What you will do: Once you find the line with "- global-route usage up 1.1 points" in the data that follows, repeat it and every line after it exactly, through the line with "crit_required_ps 10540 \".

Records from a dataset:
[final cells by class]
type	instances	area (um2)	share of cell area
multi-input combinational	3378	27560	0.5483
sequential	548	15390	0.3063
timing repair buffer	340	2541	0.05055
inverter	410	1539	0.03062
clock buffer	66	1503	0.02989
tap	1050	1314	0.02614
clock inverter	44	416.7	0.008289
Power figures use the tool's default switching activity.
===== config.mk =====
export PLATFORM = sky130hd
export DESIGN_NAME = touch_tap_drag_detector
export DESIGN_NICKNAME = d
export VERILOG_FILES = /design/src/rtl/core/ttd_pkg.sv /design/src/rtl/core/touch_tap_drag_detector.sv /design/src/rtl/core/ttd_cfg.sv /design/src/rtl/core/ttd_dist.sv
export SDC_FILE = /design/constraint.sdc
export NUM_CORES = 1
export LEC_CHECK = 0
export BUFFER_PORTS_ARGS = -buffer_cell sky130_fd_sc_hd__buf_2
export CORE_ASPECT_RATIO = 1.1
export CORE_MARGIN = 5
export CORE_UTILIZATION = 43
export DETAILED_ROUTE_END_ITERATION = 12
export GPL_ROUTABILITY_DRIVEN = 0
export PLACE_DENSITY = 0.55
export SLEW_MARGIN = 10
export SYNTH_ARGS = -nofsm -noshare
export SYNTH_HDL_FRONTEND = slang
export SYNTH_SLANG_ARGS = --single-unit

===== constraint.sdc =====
create_clock -name clk -period 23.7 [get_ports clk]
set_input_delay 3.555 -clock clk [delete_from_list [all_inputs] [get_ports clk]]
set_output_delay 3.555 -clock clk [all_outputs]
set_load 0.005 [all_outputs]
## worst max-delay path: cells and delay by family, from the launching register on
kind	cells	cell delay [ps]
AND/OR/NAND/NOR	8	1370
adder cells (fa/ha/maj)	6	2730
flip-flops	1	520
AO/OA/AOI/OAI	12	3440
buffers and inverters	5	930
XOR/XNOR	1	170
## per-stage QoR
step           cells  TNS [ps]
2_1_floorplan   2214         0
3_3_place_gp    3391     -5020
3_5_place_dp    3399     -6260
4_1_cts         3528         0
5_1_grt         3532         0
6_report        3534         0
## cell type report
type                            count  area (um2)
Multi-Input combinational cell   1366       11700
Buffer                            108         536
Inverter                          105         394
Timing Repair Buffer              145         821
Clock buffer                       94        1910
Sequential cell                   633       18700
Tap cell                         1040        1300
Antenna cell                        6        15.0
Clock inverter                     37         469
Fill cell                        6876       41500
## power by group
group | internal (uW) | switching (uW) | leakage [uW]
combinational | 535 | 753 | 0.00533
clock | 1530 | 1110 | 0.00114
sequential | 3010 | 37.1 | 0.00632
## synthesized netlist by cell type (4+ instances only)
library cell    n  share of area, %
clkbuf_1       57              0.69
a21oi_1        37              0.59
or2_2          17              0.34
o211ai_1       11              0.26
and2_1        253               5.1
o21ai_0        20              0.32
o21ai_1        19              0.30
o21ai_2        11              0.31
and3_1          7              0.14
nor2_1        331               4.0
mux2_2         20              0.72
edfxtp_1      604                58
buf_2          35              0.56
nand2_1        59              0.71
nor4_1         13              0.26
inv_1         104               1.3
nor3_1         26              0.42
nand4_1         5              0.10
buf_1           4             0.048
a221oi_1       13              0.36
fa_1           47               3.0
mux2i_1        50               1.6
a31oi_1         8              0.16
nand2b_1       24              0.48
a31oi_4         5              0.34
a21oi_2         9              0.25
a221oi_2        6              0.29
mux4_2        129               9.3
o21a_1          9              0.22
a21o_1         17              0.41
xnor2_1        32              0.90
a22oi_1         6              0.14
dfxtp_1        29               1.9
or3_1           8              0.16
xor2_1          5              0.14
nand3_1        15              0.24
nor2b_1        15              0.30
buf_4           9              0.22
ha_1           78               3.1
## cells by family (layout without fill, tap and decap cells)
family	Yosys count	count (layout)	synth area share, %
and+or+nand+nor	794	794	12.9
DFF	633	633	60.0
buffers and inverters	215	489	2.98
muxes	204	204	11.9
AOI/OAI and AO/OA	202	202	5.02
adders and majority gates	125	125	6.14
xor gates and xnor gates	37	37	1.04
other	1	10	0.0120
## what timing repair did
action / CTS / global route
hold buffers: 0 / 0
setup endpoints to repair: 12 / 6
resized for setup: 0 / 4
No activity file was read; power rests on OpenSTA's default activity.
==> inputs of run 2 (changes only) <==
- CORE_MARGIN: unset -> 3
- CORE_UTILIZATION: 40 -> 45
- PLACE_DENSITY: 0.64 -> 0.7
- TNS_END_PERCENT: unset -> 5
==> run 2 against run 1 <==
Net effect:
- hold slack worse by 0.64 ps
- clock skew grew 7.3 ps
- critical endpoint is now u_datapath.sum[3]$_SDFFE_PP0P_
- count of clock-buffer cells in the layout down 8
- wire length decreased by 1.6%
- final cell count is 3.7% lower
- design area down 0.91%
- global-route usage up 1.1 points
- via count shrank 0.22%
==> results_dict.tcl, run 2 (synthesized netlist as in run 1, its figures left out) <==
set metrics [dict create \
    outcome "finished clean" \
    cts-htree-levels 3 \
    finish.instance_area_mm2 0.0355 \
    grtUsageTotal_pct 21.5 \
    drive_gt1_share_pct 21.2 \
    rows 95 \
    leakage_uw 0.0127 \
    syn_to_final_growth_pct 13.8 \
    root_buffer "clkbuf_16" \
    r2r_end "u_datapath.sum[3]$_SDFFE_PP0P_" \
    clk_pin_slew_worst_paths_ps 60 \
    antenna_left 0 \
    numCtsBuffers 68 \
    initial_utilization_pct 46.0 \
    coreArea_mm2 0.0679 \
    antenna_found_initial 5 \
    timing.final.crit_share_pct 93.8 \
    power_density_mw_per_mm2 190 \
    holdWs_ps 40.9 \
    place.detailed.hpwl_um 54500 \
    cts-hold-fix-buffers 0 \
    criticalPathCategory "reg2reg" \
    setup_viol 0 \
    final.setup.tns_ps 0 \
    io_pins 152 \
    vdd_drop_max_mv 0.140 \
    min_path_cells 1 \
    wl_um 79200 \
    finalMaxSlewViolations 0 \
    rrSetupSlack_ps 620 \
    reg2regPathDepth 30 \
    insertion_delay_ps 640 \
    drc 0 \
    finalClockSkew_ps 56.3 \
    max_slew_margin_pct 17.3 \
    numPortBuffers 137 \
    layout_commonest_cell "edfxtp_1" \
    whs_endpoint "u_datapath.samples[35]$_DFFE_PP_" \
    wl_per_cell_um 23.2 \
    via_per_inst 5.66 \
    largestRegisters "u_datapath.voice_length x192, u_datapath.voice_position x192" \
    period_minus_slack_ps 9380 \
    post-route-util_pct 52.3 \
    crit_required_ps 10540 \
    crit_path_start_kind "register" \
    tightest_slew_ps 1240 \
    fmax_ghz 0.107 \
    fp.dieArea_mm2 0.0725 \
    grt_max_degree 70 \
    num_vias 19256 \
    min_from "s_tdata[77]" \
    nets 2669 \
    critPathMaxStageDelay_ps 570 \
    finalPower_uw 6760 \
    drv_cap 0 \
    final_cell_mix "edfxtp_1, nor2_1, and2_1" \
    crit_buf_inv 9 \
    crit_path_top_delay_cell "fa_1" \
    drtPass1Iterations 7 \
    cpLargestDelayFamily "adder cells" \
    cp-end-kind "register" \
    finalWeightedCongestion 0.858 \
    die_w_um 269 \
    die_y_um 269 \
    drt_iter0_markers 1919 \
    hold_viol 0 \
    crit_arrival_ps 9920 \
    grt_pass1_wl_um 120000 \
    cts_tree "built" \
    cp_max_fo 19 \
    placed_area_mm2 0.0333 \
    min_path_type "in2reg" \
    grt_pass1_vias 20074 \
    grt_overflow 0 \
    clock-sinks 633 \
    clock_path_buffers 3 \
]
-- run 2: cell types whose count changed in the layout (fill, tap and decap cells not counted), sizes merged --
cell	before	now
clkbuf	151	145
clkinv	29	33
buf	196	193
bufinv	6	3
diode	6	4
<file path="src/hdl/sm3_pkg.sv">
// sm3_pkg: shared types, constants and bit functions for the sm3 hash engine
// no dependencies; used by the controller, datapath and top level

package sm3_pkg;

    // initial chaining value
    localparam logic [31:0] SM3_IV [8] = '{
        32'h7380166F, 32'h4914B2B9, 32'h172442D7, 32'hDA8A0600,
        32'hA96F30BC, 32'h163138AA, 32'hE38DEE4D, 32'hB0FB0E4E
    };

    // round constants; the high one enters at round 16 already rotated by 16
    localparam logic [31:0] T_LOW       = 32'h79CC4519;
    localparam logic [31:0] T_HIGH      = 32'h7A879D8A;
    localparam logic [31:0] T_HIGH_ROT  = {T_HIGH[15:0], T_HIGH[31:16]};
    localparam logic [7:0]  PAD_BYTE    = 8'h80;
    localparam logic [31:0] PAD_MARK    = {PAD_BYTE, 24'h000000};

    typedef enum logic [1:0] {
        S_IDLE,
        S_PAD,
        S_ROUND,
        S_DONE
    } t_state;

    // source of the word shifted into the block window while padding
    typedef enum logic [2:0] {
        PAD_ZERO,
        PAD_LAST,
        PAD_MARK_WORD,
        PAD_LEN_HI,
        PAD_LEN_LO
    } t_pad_sel;

    typedef struct packed {
        logic       shift_in;   // message word enters the window, length += 32
        logic       pad_shift;  // padding word enters the window
        t_pad_sel   pad_sel;
        logic       latch_last; // hold the masked last word, add its bits
        logic [2:0] byte_n;     // saturated byte count of the last word
        logic       load;       // working registers take the chaining value
        logic       round;      // one compression round
        logic       early;      // rounds 0 to 15
        logic       t_switch;   // round 15: switch to the high constant
        logic       round_last; // round 63: fold into the chaining value
        logic       capture;    // digest out, chaining value back to iv
    } t_dp_cmd;

    function automatic logic [31:0] rotl32(input logic [31:0] x, input logic [4:0] r);
        rotl32 = (x << r) | (x >> (6'd32 - {1'b0, r}));
    endfunction

    function automatic logic [31:0] perm0(input logic [31:0] x);
        perm0 = x ^ rotl32(x, 5'd9) ^ rotl32(x, 5'd17);
    endfunction

    function automatic logic [31:0] perm1(input logic [31:0] x);
        perm1 = x ^ rotl32(x, 5'd15) ^ rotl32(x, 5'd23);
    endfunction

endpackage

</file>
<file path="src/hdl/sm3_if.sv">
// sm3_if: valid/ready channel interfaces for message words and digests
// no dependencies

interface sm3_in_if;
    logic        valid;
    logic        ready;
    logic [31:0] data_word;
    logic [2:0]  byte_count;
    logic        is_last;

    modport source (output valid, data_word, byte_count, is_last, input ready);
    modport sink   (input valid, data_word, byte_count, is_last, output ready);
endinterface

interface sm3_out_if;
    logic        valid;
    logic        ready;
    logic [63:0] digest_part_0;
    logic [63:0] digest_part_1;
    logic [63:0] digest_part_2;
    logic [63:0] digest_part_3;

    modport source (output valid, digest_part_0, digest_part_1, digest_part_2,
                    digest_part_3, input ready);
    modport sink   (input valid, digest_part_0, digest_part_1, digest_part_2,
                    digest_part_3, output ready);
endinterface

</file>
<file path="src/hdl/sm3_ctrl.sv">
// sm3_ctrl: sequencer for word intake, padding, 64 rounds and digest hand-off
// depends on sm3_pkg

module sm3_ctrl (
    input  logic                i_clk,
    input  logic                i_rst_n,
    input  logic                i_in_valid,
    input  logic                i_is_last,
    input  logic [2:0]          i_byte_count,
    output logic                o_in_ready,
    output logic                o_out_valid,
    input  logic                i_out_ready,
    output sm3_pkg::t_dp_cmd    o_cmd
);

    sm3_pkg::t_state r_state, n_state;
    logic [3:0] r_fill, n_fill;
    logic [4:0] r_pos, n_pos;
    logic [5:0] r_round, n_round;
    logic       r_pad, n_pad;
    logic       r_final, n_final;
    logic       r_two, n_two;
    logic       r_n_full, n_n_full;
    logic       r_out_valid, n_out_valid;

    logic [2:0] n_sat;
    logic [6:0] rem_bytes;
    logic [4:0] last_pos;
    logic [4:0] fill_pos;
    sm3_pkg::t_dp_cmd cmd;

    // state registers
    always_ff @(posedge i_clk) begin
        if (!i_rst_n) begin
            r_state     <= sm3_pkg::S_IDLE;
            r_fill      <= '0;
            r_pos       <= '0;
            r_round     <= '0;
            r_pad       <= 1'b0;
            r_final     <= 1'b0;
            r_two       <= 1'b0;
            r_n_full    <= 1'b0;
            r_out_valid <= 1'b0;
        end else begin
            r_state     <= n_state;
            r_fill      <= n_fill;
            r_pos       <= n_pos;
            r_round     <= n_round;
            r_pad       <= n_pad;
            r_final     <= n_final;
            r_two       <= n_two;
            r_n_full    <= n_n_full;
            r_out_valid <= n_out_valid;
        end
    end

    // byte count of the last word and the one-or-two block decision
    assign n_sat     = (i_byte_count > 3'd4) ? 3'd4 : i_byte_count;
    assign rem_bytes = {1'b0, r_fill, 2'b00} + {4'b0000, n_sat};
    assign last_pos  = r_two ? 5'd31 : 5'd15;
    assign fill_pos  = {1'b0, r_fill};

    // next state and commands
    always_comb begin
        n_state     = r_state;
        n_fill      = r_fill;
        n_pos       = r_pos;
        n_round     = r_round;
        n_pad       = r_pad;
        n_final     = r_final;
        n_two       = r_two;
        n_n_full    = r_n_full;
        o_in_ready  = 1'b0;
        cmd         = '0;
        cmd.pad_sel = sm3_pkg::PAD_ZERO;
        cmd.byte_n  = n_sat;

        case (r_state)
            sm3_pkg::S_IDLE: begin
                o_in_ready = 1'b1;
                if (i_in_valid) begin
                    if (!i_is_last) begin
                        cmd.shift_in = 1'b1;
                        if (r_fill == 4'd15) begin
                            cmd.load = 1'b1;
                            n_fill   = '0;
                            n_round  = '0;
                            n_state  = sm3_pkg::S_ROUND;
                        end else begin
                            n_fill = r_fill + 4'd1;
                        end
                    end else begin
                        cmd.latch_last = 1'b1;
                        n_pad    = 1'b1;
                        n_n_full = (n_sat == 3'd4);
                        n_two    = (rem_bytes > 7'd55);
                        n_pos    = {1'b0, r_fill};
                        n_state  = sm3_pkg::S_PAD;
                    end
                end
            end

            sm3_pkg::S_PAD: begin
                cmd.pad_shift = 1'b1;
                if (r_pos == fill_pos) begin
                    cmd.pad_sel = sm3_pkg::PAD_LAST;
                end else if (r_n_full && (r_pos == fill_pos + 5'd1)) begin
                    cmd.pad_sel = sm3_pkg::PAD_MARK_WORD;
                end else if (r_pos == last_pos - 5'd1) begin
                    cmd.pad_sel = sm3_pkg::PAD_LEN_HI;
                end else if (r_pos == last_pos) begin
                    cmd.pad_sel = sm3_pkg::PAD_LEN_LO;
                end
                n_pos = r_pos + 5'd1;
                if (r_pos[3:0] == 4'd15) begin
                    cmd.load = 1'b1;
                    n_round  = '0;
                    n_final  = (r_pos == last_pos);
                    n_state  = sm3_pkg::S_ROUND;
                end
            end

            sm3_pkg::S_ROUND: begin
                cmd.round    = 1'b1;
                cmd.early    = (r_round[5:4] == 2'b00);
                cmd.t_switch = (r_round == 6'd15);
                n_round      = r_round + 6'd1;
                if (r_round == 6'd63) begin
                    cmd.round_last = 1'b1;
                    if (!r_pad) begin
                        n_state = sm3_pkg::S_IDLE;
                    end else if (r_final) begin
                        n_state = sm3_pkg::S_DONE;
                    end else begin
                        n_state = sm3_pkg::S_PAD;
                    end
                end
            end

            sm3_pkg::S_DONE: begin
                if (!r_out_valid || i_out_ready) begin
                    cmd.capture = 1'b1;
                    n_fill      = '0;
                    n_pad       = 1'b0;
                    n_state     = sm3_pkg::S_IDLE;
                end
            end

            default: begin
                n_state = sm3_pkg::S_IDLE;
            end
        endcase
    end

    // digest beat stays until taken; a new capture may replace a taken beat
    always_comb begin
        if (cmd.capture) begin
            n_out_valid = 1'b1;
        end else if (r_out_valid && i_out_ready) begin
            n_out_valid = 1'b0;
        end else begin
            n_out_valid = r_out_valid;
        end
    end

    assign o_out_valid = r_out_valid;
    assign o_cmd       = cmd;

    // every compression starts from a window load
    a_round_after_load: assert property (@(posedge i_clk) disable iff (!i_rst_n)
        (r_state == sm3_pkg::S_ROUND && $past(r_state) != sm3_pkg::S_ROUND)
            |-> $past(cmd.load))
        else $error("compression entered without loading the working registers");

    // the final padded block ends in the digest hand-off
    a_final_to_done: assert property (@(posedge i_clk) disable iff (!i_rst_n)
        (r_state == sm3_pkg::S_ROUND && r_round == 6'd63 && r_pad && r_final)
            |=> r_state == sm3_pkg::S_DONE)
        else $error("final block did not lead to the digest");

    // a single padded block never runs past word 15
    a_one_block_pos: assert property (@(posedge i_clk) disable iff (!i_rst_n)
        (r_state == sm3_pkg::S_PAD && !r_two) |-> (r_pos <= 5'd15))
        else $error("padding position past the single block");

    // a last word starts padding
    a_last_to_pad: assert property (@(posedge i_clk) disable iff (!i_rst_n)
        (i_in_valid && o_in_ready && i_is_last) |=> r_state == sm3_pkg::S_PAD)
        else $error("last word did not start padding");

endmodule

</file>
<file path="src/hdl/sm3_dpath.sv">
// sm3_dpath: block window with message expansion, round logic, chaining value
// depends on sm3_pkg

module sm3_dpath (
    input  logic                i_clk,
    input  logic                i_rst_n,
    input  logic [31:0]         i_data_word,
    input  sm3_pkg::t_dp_cmd    i_cmd,
    output logic [3:0][63:0]    o_digest
);

    logic [31:0] r_win [16];
    logic [31:0] r_v   [8];
    logic [63:0] r_len;
    logic [31:0] r_last_word;
    logic [31:0] r_tj;
    logic [31:0] r_a, r_b, r_c, r_d, r_e, r_f, r_g, r_h;
    logic [3:0][63:0] r_digest;

    logic [31:0] exp_word;
    logic [31:0] pad_word;
    logic [31:0] win_in;
    logic [31:0] masked_last;
    logic [31:0] a12, ss1, ss2, ff, gg, tt1, tt2;
    logic [31:0] n_a, n_c, n_e, n_g;

    // next expanded word: W[j+16] from the window W[j..j+15]
    assign exp_word = sm3_pkg::perm1(r_win[0] ^ r_win[7] ^ sm3_pkg::rotl32(r_win[13], 5'd15))
                      ^ sm3_pkg::rotl32(r_win[3], 5'd7) ^ r_win[10];

    // last word: keep the valid bytes and append the pad byte unless all four are valid
    always_comb begin
        case (i_cmd.byte_n)
            3'd0:    masked_last = sm3_pkg::PAD_MARK;
            3'd1:    masked_last = {i_data_word[31:24], sm3_pkg::PAD_BYTE, 16'h0000};
            3'd2:    masked_last = {i_data_word[31:16], sm3_pkg::PAD_BYTE, 8'h00};
            3'd3:    masked_last = {i_data_word[31:8], sm3_pkg::PAD_BYTE};
            default: masked_last = i_data_word;
        endcase
    end

    // padding word
    always_comb begin
        case (i_cmd.pad_sel)
            sm3_pkg::PAD_LAST:      pad_word = r_last_word;
            sm3_pkg::PAD_MARK_WORD: pad_word = sm3_pkg::PAD_MARK;
            sm3_pkg::PAD_LEN_HI:    pad_word = r_len[63:32];
            sm3_pkg::PAD_LEN_LO:    pad_word = r_len[31:0];
            default:                pad_word = '0;
        endcase
    end

    always_comb begin
        if (i_cmd.shift_in) begin
            win_in = i_data_word;
        end else if (i_cmd.pad_shift) begin
            win_in = pad_word;
        end else begin
            win_in = exp_word;
        end
    end

    // block window, shifts toward entry 0
    always_ff @(posedge i_clk) begin
        if (i_cmd.shift_in || i_cmd.pad_shift || i_cmd.round) begin
            for (int i = 0; i < 15; i++) begin
                r_win[i] <= r_win[i+1];
            end
            r_win[15] <= win_in;
        end
    end

    // message bit length and held last word
    always_ff @(posedge i_clk) begin
        if (!i_rst_n) begin
            r_len <= '0;
        end else if (i_cmd.capture) begin
            r_len <= '0;
        end else if (i_cmd.shift_in) begin
            r_len <= r_len + 64'd32;
        end else if (i_cmd.latch_last) begin
            r_len <= r_len + {58'd0, i_cmd.byte_n, 3'b000};
        end
    end

    always_ff @(posedge i_clk) begin
        if (i_cmd.latch_last) begin
            r_last_word <= masked_last;
        end
    end

    // one compression round
    always_comb begin
        a12 = sm3_pkg::rotl32(r_a, 5'd12);
        ss1 = sm3_pkg::rotl32(a12 + r_e + r_tj, 5'd7);
        ss2 = ss1 ^ a12;
        if (i_cmd.early) begin
            ff = r_a ^ r_b ^ r_c;
            gg = r_e ^ r_f ^ r_g;
        end else begin
            ff = (r_a & r_b) | (r_a & r_c) | (r_b & r_c);
            gg = (r_e & r_f) | (~r_e & r_g);
        end
        tt1 = ff + r_d + ss2 + (r_win[0] ^ r_win[4]);
        tt2 = gg + r_h + ss1 + r_win[0];
        n_a = tt1;
        n_c = sm3_pkg::rotl32(r_b, 5'd9);
        n_e = sm3_pkg::perm0(tt2);
        n_g = sm3_pkg::rotl32(r_f, 5'd19);
    end

    // working registers and rotating round constant
    always_ff @(posedge i_clk) begin
        if (i_cmd.load) begin
            r_a  <= r_v[0];
            r_b  <= r_v[1];
            r_c  <= r_v[2];
            r_d  <= r_v[3];
            r_e  <= r_v[4];
            r_f  <= r_v[5];
            r_g  <= r_v[6];
            r_h  <= r_v[7];
            r_tj <= sm3_pkg::T_LOW;
        end else if (i_cmd.round) begin
            r_a  <= n_a;
            r_b  <= r_a;
            r_c  <= n_c;
            r_d  <= r_c;
            r_e  <= n_e;
            r_f  <= r_e;
            r_g  <= n_g;
            r_h  <= r_g;
            r_tj <= i_cmd.t_switch ? sm3_pkg::T_HIGH_ROT : sm3_pkg::rotl32(r_tj, 5'd1);
        end
    end

    // chaining value
    always_ff @(posedge i_clk) begin
        if (!i_rst_n || i_cmd.capture) begin
            for (int i = 0; i < 8; i++) begin
                r_v[i] <= sm3_pkg::SM3_IV[i];
            end
        end else if (i_cmd.round_last) begin
            r_v[0] <= r_v[0] ^ n_a;
            r_v[1] <= r_v[1] ^ r_a;
            r_v[2] <= r_v[2] ^ n_c;
            r_v[3] <= r_v[3] ^ r_c;
            r_v[4] <= r_v[4] ^ n_e;
            r_v[5] <= r_v[5] ^ r_e;
            r_v[6] <= r_v[6] ^ n_g;
            r_v[7] <= r_v[7] ^ r_g;
        end
    end

    // digest output register
    always_ff @(posedge i_clk) begin
        if (i_cmd.capture) begin
            for (int i = 0; i < 4; i++) begin
                r_digest[i] <= {r_v[2*i], r_v[2*i+1]};
            end
        end
    end

    assign o_digest = r_digest;

endmodule

</file>
<file path="src/hdl/sm3_hash_engine.sv">
// sm3_hash_engine: streaming sm3 hash, message words in, 256-bit digest out
// depends on sm3_pkg, sm3_in_if, sm3_out_if, sm3_ctrl, sm3_dpath
//
//  channel   dir  payload                                   beat
//  i_msg     in   data_word[31:0] byte_count[2:0] is_last   one message word
//  o_digest  out  digest_part_0..3, 64 bits each            one digest
//
// a word that is not last only enters the block window; the sixteenth word of a
// block also starts its compression, one round per cycle in the shared round logic
// a last word adds padding and compression of the padded block, or of two padded
// blocks when the length spills into a second block, and then the move of the
// digest into the output register
// reset is synchronous, active low, and restores the initial chaining value
// words are refused during padding and compression and while a finished
// digest waits for the previous one to be taken

module sm3_hash_engine (
    input  logic        i_clk,
    input  logic        i_rst_n,
    sm3_in_if.sink      i_msg,
    sm3_out_if.source   o_digest
);

    sm3_pkg::t_dp_cmd cmd;
    logic [3:0][63:0] digest;

    sm3_ctrl u_ctrl (
        .i_clk        (i_clk),
        .i_rst_n      (i_rst_n),
        .i_in_valid   (i_msg.valid),
        .i_is_last    (i_msg.is_last),
        .i_byte_count (i_msg.byte_count),
        .o_in_ready   (i_msg.ready),
        .o_out_valid  (o_digest.valid),
        .i_out_ready  (o_digest.ready),
        .o_cmd        (cmd)
    );

    sm3_dpath u_dpath (
        .i_clk       (i_clk),
        .i_rst_n     (i_rst_n),
        .i_data_word (i_msg.data_word),
        .i_cmd       (cmd),
        .o_digest    (digest)
    );

    assign o_digest.digest_part_0 = digest[0];
    assign o_digest.digest_part_1 = digest[1];
    assign o_digest.digest_part_2 = digest[2];
    assign o_digest.digest_part_3 = digest[3];

endmodule

</file>
<file path="src/flat_wrapper.sv">
// flat-port wrapper written by rule: the top's interface ports become plain ports
module sm3_hash_engine_flat 
  (i_clk, i_rst_n, i_msg_valid, i_msg_data_word, i_msg_byte_count, i_msg_is_last, i_msg_ready, o_digest_valid, o_digest_digest_part_0, o_digest_digest_part_1, o_digest_digest_part_2, o_digest_digest_part_3, o_digest_ready);
  sm3_in_if i_msg_i ();
  sm3_out_if o_digest_i ();
  input  logic i_clk;
  input  logic i_rst_n;
  input wire logic [$bits(i_msg_i.valid)-1:0] i_msg_valid;
  input wire logic [$bits(i_msg_i.data_word)-1:0] i_msg_data_word;
  input wire logic [$bits(i_msg_i.byte_count)-1:0] i_msg_byte_count;
  input wire logic [$bits(i_msg_i.is_last)-1:0] i_msg_is_last;
  output wire logic [$bits(i_msg_i.ready)-1:0] i_msg_ready;
  output wire logic [$bits(o_digest_i.valid)-1:0] o_digest_valid;
  output wire logic [$bits(o_digest_i.digest_part_0)-1:0] o_digest_digest_part_0;
  output wire logic [$bits(o_digest_i.digest_part_1)-1:0] o_digest_digest_part_1;
  output wire logic [$bits(o_digest_i.digest_part_2)-1:0] o_digest_digest_part_2;
  output wire logic [$bits(o_digest_i.digest_part_3)-1:0] o_digest_digest_part_3;
  input wire logic [$bits(o_digest_i.ready)-1:0] o_digest_ready;
  assign i_msg_i.valid = i_msg_valid;
  assign i_msg_i.data_word = i_msg_data_word;
  assign i_msg_i.byte_count = i_msg_byte_count;
  assign i_msg_i.is_last = i_msg_is_last;
  assign i_msg_ready = i_msg_i.ready;
  assign o_digest_valid = o_digest_i.valid;
  assign o_digest_digest_part_0 = o_digest_i.digest_part_0;
  assign o_digest_digest_part_1 = o_digest_i.digest_part_1;
  assign o_digest_digest_part_2 = o_digest_i.digest_part_2;
  assign o_digest_digest_part_3 = o_digest_i.digest_part_3;
  assign o_digest_i.ready = o_digest_ready;
  sm3_hash_engine u_core (.i_clk(i_clk), .i_rst_n(i_rst_n), .i_msg(i_msg_i), .o_digest(o_digest_i));
endmodule
</file>
<file path="config.mk">
export PLATFORM = sky130hd
export DESIGN_NAME = sm3_hash_engine_flat
export DESIGN_NICKNAME = d
export VERILOG_FILES = /design/src/hdl/sm3_pkg.sv /design/src/hdl/sm3_if.sv /design/src/hdl/sm3_ctrl.sv /design/src/hdl/sm3_dpath.sv /design/src/hdl/sm3_hash_engine.sv /design/src/flat_wrapper.sv
export SDC_FILE = /design/constraint.sdc
export NUM_CORES = 2
export LEC_CHECK = 0
export BUFFER_PORTS_ARGS = -buffer_cell sky130_fd_sc_hd__buf_2
export CORE_ASPECT_RATIO = 1.1
export CORE_MARGIN = 2
export CORE_UTILIZATION = 62
export DETAILED_ROUTE_END_ITERATION = 12
export GPL_ROUTABILITY_DRIVEN = 0
export HOLD_SLACK_MARGIN = 0.03
export PLACE_DENSITY_LB_ADDON = 0.05
export SKIP_CTS_REPAIR_TIMING = 1
export SYNTH_ARGS = -nofsm -noshare
export SYNTH_HDL_FRONTEND = slang
export SYNTH_HIERARCHICAL = 1
export SYNTH_SLANG_ARGS = --single-unit
export TNS_END_PERCENT = 100
</file>
<file path="constraint.sdc">
create_clock -name i_clk -period 28.2 [get_ports i_clk]
set_clock_uncertainty 0.05 [all_clocks]
set_input_delay 4.23 -clock i_clk [delete_from_list [all_inputs] [get_ports i_clk]]
set_output_delay 4.23 -clock i_clk [all_outputs]
set_load 0.05 [all_outputs]
</file>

Reply:
- global-route usage up 1.1 points
- via count shrank 0.22%
==> results_dict.tcl, run 2 (synthesized netlist as in run 1, its figures left out) <==
set metrics [dict create \
    outcome "finished clean" \
    cts-htree-levels 3 \
    finish.instance_area_mm2 0.0355 \
    grtUsageTotal_pct 21.5 \
    drive_gt1_share_pct 21.2 \
    rows 95 \
    leakage_uw 0.0127 \
    syn_to_final_growth_pct 13.8 \
    root_buffer "clkbuf_16" \
    r2r_end "u_datapath.sum[3]$_SDFFE_PP0P_" \
    clk_pin_slew_worst_paths_ps 60 \
    antenna_left 0 \
    numCtsBuffers 68 \
    initial_utilization_pct 46.0 \
    coreArea_mm2 0.0679 \
    antenna_found_initial 5 \
    timing.final.crit_share_pct 93.8 \
    power_density_mw_per_mm2 190 \
    holdWs_ps 40.9 \
    place.detailed.hpwl_um 54500 \
    cts-hold-fix-buffers 0 \
    criticalPathCategory "reg2reg" \
    setup_viol 0 \
    final.setup.tns_ps 0 \
    io_pins 152 \
    vdd_drop_max_mv 0.140 \
    min_path_cells 1 \
    wl_um 79200 \
    finalMaxSlewViolations 0 \
    rrSetupSlack_ps 620 \
    reg2regPathDepth 30 \
    insertion_delay_ps 640 \
    drc 0 \
    finalClockSkew_ps 56.3 \
    max_slew_margin_pct 17.3 \
    numPortBuffers 137 \
    layout_commonest_cell "edfxtp_1" \
    whs_endpoint "u_datapath.samples[35]$_DFFE_PP_" \
    wl_per_cell_um 23.2 \
    via_per_inst 5.66 \
    largestRegisters "u_datapath.voice_length x192, u_datapath.voice_position x192" \
    period_minus_slack_ps 9380 \
    post-route-util_pct 52.3 \
    crit_required_ps 10540 \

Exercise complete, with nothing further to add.